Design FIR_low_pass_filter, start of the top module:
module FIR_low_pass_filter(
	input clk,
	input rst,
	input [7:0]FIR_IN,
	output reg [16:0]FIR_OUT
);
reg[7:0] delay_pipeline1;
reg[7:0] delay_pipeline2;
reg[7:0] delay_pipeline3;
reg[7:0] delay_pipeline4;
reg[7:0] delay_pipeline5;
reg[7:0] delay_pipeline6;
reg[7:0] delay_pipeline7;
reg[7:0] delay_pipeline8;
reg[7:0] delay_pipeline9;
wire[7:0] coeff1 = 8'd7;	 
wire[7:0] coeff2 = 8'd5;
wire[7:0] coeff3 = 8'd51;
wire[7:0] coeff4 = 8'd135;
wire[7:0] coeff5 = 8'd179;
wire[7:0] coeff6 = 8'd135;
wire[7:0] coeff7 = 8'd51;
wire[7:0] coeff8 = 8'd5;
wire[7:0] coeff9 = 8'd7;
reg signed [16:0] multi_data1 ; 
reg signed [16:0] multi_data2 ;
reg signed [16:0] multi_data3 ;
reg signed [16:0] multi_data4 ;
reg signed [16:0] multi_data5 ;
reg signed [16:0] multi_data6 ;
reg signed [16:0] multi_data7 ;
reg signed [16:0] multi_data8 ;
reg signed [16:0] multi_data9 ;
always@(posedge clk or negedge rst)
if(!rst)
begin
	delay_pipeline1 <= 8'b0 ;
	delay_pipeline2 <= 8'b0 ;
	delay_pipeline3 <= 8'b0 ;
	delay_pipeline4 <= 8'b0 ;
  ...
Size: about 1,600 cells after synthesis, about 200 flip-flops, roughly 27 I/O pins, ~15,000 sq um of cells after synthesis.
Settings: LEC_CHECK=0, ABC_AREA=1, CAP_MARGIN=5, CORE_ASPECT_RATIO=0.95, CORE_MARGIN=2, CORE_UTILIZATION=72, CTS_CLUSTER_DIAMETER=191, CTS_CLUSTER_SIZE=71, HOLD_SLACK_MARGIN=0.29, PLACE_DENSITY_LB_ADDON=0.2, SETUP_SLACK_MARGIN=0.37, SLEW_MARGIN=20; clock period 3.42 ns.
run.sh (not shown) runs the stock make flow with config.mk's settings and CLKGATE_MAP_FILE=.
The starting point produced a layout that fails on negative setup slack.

YOUR ASSIGNMENT: For this task, copy every line of the material in which "wire" appears.

REPLY TO THE EXERCISE:
wire[7:0] coeff1 = 8'd7;	 
wire[7:0] coeff2 = 8'd5;
wire[7:0] coeff3 = 8'd51;
wire[7:0] coeff4 = 8'd135;
wire[7:0] coeff5 = 8'd179;
wire[7:0] coeff6 = 8'd135;
wire[7:0] coeff7 = 8'd51;
wire[7:0] coeff8 = 8'd5;
wire[7:0] coeff9 = 8'd7;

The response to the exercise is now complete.